Filter the entries down to the lines holding "parameter", then copy those lines.

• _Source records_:
========

`config.mk`:
```
export PLATFORM = sky130hd
export DESIGN_NAME = clock_lose_ctrl
export DESIGN_NICKNAME = d
export VERILOG_FILES = /design/src/rtl/clock_lose_ctrl.sv
export SDC_FILE = /design/constraint.sdc
export NUM_CORES = 1
export LEC_CHECK = 0
export CAP_MARGIN = 0
export CORE_ASPECT_RATIO = 0.75
export CORE_MARGIN = 2
export CORE_UTILIZATION = 40
export DETAILED_ROUTE_END_ITERATION = 10
export HOLD_SLACK_MARGIN = 0.1
export SLEW_MARGIN = 20
export SYNTH_ARGS = -nofsm -noshare
export SYNTH_HDL_FRONTEND = slang
export SYNTH_SLANG_ARGS = --single-unit
```
`constraint.sdc`:
```
create_clock -name I_reference_clk -period 2.7 [get_ports I_reference_clk]
set_input_delay 0.675 -clock I_reference_clk [delete_from_list [all_inputs] [get_ports I_reference_clk]]
set_output_delay 0.675 -clock I_reference_clk [all_outputs]
set_load 0.005 [all_outputs]
```
--- src/rtl/rr_arbiter8.sv ---
// Eight-requester round-robin arbiter with an optional hold timeout.
// The registered winner index drives a 3-to-8 decoder, so the grant
// vector depends only on registered state.

module decoder3to8 (
   input  logic [2:0] sel,
   output logic [7:0] onehot
);

   // Plain binary to one-hot decode
   always_comb begin
      onehot = 8'h00;
      onehot[sel] = 1'b1;
   end

endmodule

module rr_arbiter8 #(
   parameter int unsigned HOLD_MAX = 16
) (
   input  logic       clk,
   input  logic       rst_n,
   input  logic [7:0] req,
   input  logic       done,
   output logic [7:0] gnt,
   output logic [2:0] gnt_idx,
   output logic       gnt_valid,
   output logic       timeout
);

   typedef enum logic {
      IDLE  = 1'b0,
      GRANT = 1'b1
   } state_t;

   localparam logic [7:0] HOLD_LIMIT = 8'(HOLD_MAX);

   state_t     state, state_next;
   logic [2:0] ptr, ptr_next;
   logic [2:0] idx_next;
   logic [7:0] hold_cnt, hold_cnt_next;
   logic       valid_next;
   logic       timeout_next;
   logic [2:0] winner;
   logic [7:0] decoded;

   // Round-robin search: first requester at or after ptr, wrapping 7 -> 0
   always_comb begin
      logic       found;
      logic [2:0] cand;
      winner = ptr;
      found  = 1'b0;
      cand   = ptr;
      for (int k = 0; k < 8; k++) begin
         cand = ptr + 3'(k);
         if (!found && req[cand]) begin
            winner = cand;
            found  = 1'b1;
         end
      end
   end

   // Next-state logic for the IDLE/GRANT controller and its registers
   always_comb begin
      logic rel_done, rel_drop, rel_expire;
      state_next    = state;
      ptr_next      = ptr;
      idx_next      = gnt_idx;
      hold_cnt_next = hold_cnt;
      valid_next    = gnt_valid;
      timeout_next  = 1'b0;
      rel_done      = done;
      rel_drop      = !req[gnt_idx];
      rel_expire    = (HOLD_MAX != 0) && (hold_cnt == HOLD_LIMIT);
      case (state)
         IDLE: begin
            valid_next = 1'b0;
            if (|req) begin
               state_next    = GRANT;
               idx_next      = winner;
               valid_next    = 1'b1;
               hold_cnt_next = 8'd1;
            end
         end
         GRANT: begin
            if (rel_done || rel_drop || rel_expire) begin
               state_next   = IDLE;
               valid_next   = 1'b0;
               ptr_next     = gnt_idx + 3'd1;
               timeout_next = rel_expire && !rel_done && !rel_drop;
            end else if (hold_cnt != 8'hFF) begin
               hold_cnt_next = hold_cnt + 8'd1;
            end
         end
         default: begin
            state_next = IDLE;
            valid_next = 1'b0;
         end
      endcase
   end

   // State and output registers with synchronous active-low reset
   always_ff @(posedge clk) begin
      if (!rst_n) begin
         state     <= IDLE;
         ptr       <= 3'd0;
         gnt_idx   <= 3'd0;
         hold_cnt  <= 8'd0;
         gnt_valid <= 1'b0;
         timeout   <= 1'b0;
      end else begin
         state     <= state_next;
         ptr       <= ptr_next;
         gnt_idx   <= idx_next;
         hold_cnt  <= hold_cnt_next;
         gnt_valid <= valid_next;
         timeout   <= timeout_next;
      end
   end

   decoder3to8 u_dec (
      .sel    (gnt_idx),
      .onehot (decoded)
   );

   assign gnt = decoded & {8{gnt_valid}};

endmodule
## src/rtl/usb_arb_pkg.sv

```systemverilog
// Shared definitions for the USB transmit arbiter: FSM encoding and tag byte base.
package usb_arb_pkg;

    typedef enum logic [1:0] {
        IDLE = 2'd0,
        TAG  = 2'd1,
        DATA = 2'd2
    } arb_state_t;

    localparam logic [7:0] TAG_BASE = 8'hF0;

endpackage

```

## src/rtl/usb_tx_arbiter_rr_pick.sv

```systemverilog
// Round-robin picker: one-hot select of the first set request at or after rr_ptr, wrapping.
module rr_pick #(
    parameter int NUM_REQ = 4,
    parameter int IDX_W   = $clog2(NUM_REQ)
) (
    input  logic [NUM_REQ-1:0] req,
    input  logic [IDX_W-1:0]   rr_ptr,
    output logic [NUM_REQ-1:0] pick,
    output logic               any
);

    always_comb begin
        logic [IDX_W:0] j;
        logic           found;
        pick  = '0;
        found = 1'b0;
        j     = '0;
        for (int i = 0; i < NUM_REQ; i++) begin
            j = {1'b0, rr_ptr} + (IDX_W+1)'(i);
            if (j >= (IDX_W+1)'(NUM_REQ)) begin
                j = j - (IDX_W+1)'(NUM_REQ);
            end
            if (!found && req[j[IDX_W-1:0]]) begin
                pick[j[IDX_W-1:0]] = 1'b1;
                found              = 1'b1;
            end
        end
        any = found;
    end

endmodule

```

## src/rtl/usb_tx_arbiter.sv

```systemverilog
// Round-robin byte-stream arbiter feeding the USB serial transmit FIFO.
// Optional tag byte per grant is compiled in with USB_TX_ARBITER_TAG_EN.
module usb_tx_arbiter
    import usb_arb_pkg::*;
#(
    parameter int NUM_REQ   = 4,
    parameter int MAX_BURST = 64
) (
    input  logic                 clk,
    input  logic                 reset,
    input  logic [NUM_REQ-1:0]   req_valid,
    input  logic [8*NUM_REQ-1:0] req_data,
    input  logic [NUM_REQ-1:0]   req_last,
    output logic [NUM_REQ-1:0]   req_ready,
    output logic [7:0]           out_data,
    output logic                 out_strobe,
    input  logic                 out_ready,
    output logic [NUM_REQ-1:0]   grant,
    output logic [1:0]           dbg_state
);

    localparam int IDX_W = $clog2(NUM_REQ);

    arb_state_t         state, state_n;
    logic [IDX_W-1:0]   rr_ptr, rr_ptr_n;
    logic [IDX_W-1:0]   g_idx, g_idx_n;
    logic [NUM_REQ-1:0] grant_n;
    logic [7:0]         count, count_n;
    logic               strobe_n;
    logic [7:0]         data_n;

    logic [NUM_REQ-1:0] pick;
    logic               any;
    logic [IDX_W-1:0]   pick_idx;
    logic [7:0]         cur_data;
    logic               cur_valid;
    logic               cur_last;
    logic               hs;
    logic [8:0]         cnt_inc;

    rr_pick #(
        .NUM_REQ (NUM_REQ),
        .IDX_W   (IDX_W)
    ) u_pick (
        .req    (req_valid),
        .rr_ptr (rr_ptr),
        .pick   (pick),
        .any    (any)
    );

    always_comb begin
        pick_idx = '0;
        cur_data = 8'h00;
        for (int i = 0; i < NUM_REQ; i++) begin
            if (pick[i]) pick_idx = IDX_W'(i);
            if (g_idx == IDX_W'(i)) cur_data = req_data[8*i +: 8];
        end
    end

    assign cur_valid = req_valid[g_idx];
    assign cur_last  = req_last[g_idx];

    // Handshake: a byte moves from requester g when req_valid[g] && req_ready[g] at a
    // rising edge; req_ready is only ever raised for the owner in DATA and follows
    // out_ready combinationally, so the FIFO always has room for the registered write.
    assign req_ready = (state == DATA) ? (grant & {NUM_REQ{out_ready}}) : '0;
    assign hs        = (state == DATA) && cur_valid && out_ready;
    assign cnt_inc   = {1'b0, count} + 9'd1;
    assign dbg_state = state;

    always_comb begin
        state_n  = state;
        rr_ptr_n = rr_ptr;
        g_idx_n  = g_idx;
        grant_n  = grant;
        count_n  = count;
        strobe_n = 1'b0;
        data_n   = out_data;
        case (state)
            IDLE: begin
                if (any) begin
                    grant_n  = pick;
                    g_idx_n  = pick_idx;
                    rr_ptr_n = (pick_idx == IDX_W'(NUM_REQ-1)) ? '0 : pick_idx + 1'b1;
                    count_n  = 8'h00;
`ifdef USB_TX_ARBITER_TAG_EN
                    state_n  = TAG;
`else
                    state_n  = DATA;
`endif
                end
            end
`ifdef USB_TX_ARBITER_TAG_EN
            TAG: begin
                if (out_ready) begin
                    strobe_n = 1'b1;
                    data_n   = TAG_BASE | 8'(g_idx);
                    state_n  = DATA;
                end
            end
`endif
            DATA: begin
                if (hs) begin
                    strobe_n = 1'b1;
                    data_n   = cur_data;
                    count_n  = cnt_inc[7:0];
                    // End of frame and burst cut behave identically: release and re-arbitrate.
                    if (cur_last || cnt_inc == 9'(MAX_BURST)) begin
                        state_n = IDLE;
                        grant_n = '0;
                    end
                end
            end
            default: begin
                state_n = IDLE;
                grant_n = '0;
            end
        endcase
    end

    always_ff @(posedge clk) begin
        if (!reset) begin
            state      <= IDLE;
            rr_ptr     <= '0;
            g_idx      <= '0;
            grant      <= '0;
            count      <= 8'h00;
            out_strobe <= 1'b0;
            out_data   <= 8'h00;
        end else begin
            state      <= state_n;
            rr_ptr     <= rr_ptr_n;
            g_idx      <= g_idx_n;
            grant      <= grant_n;
            count      <= count_n;
            out_strobe <= strobe_n;
            out_data   <= data_n;
        end
    end

endmodule
```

========

• _TASK RESULT_:
   parameter int unsigned HOLD_MAX = 16
    parameter int NUM_REQ = 4,
    parameter int IDX_W   = $clog2(NUM_REQ)
    parameter int NUM_REQ   = 4,
    parameter int MAX_BURST = 64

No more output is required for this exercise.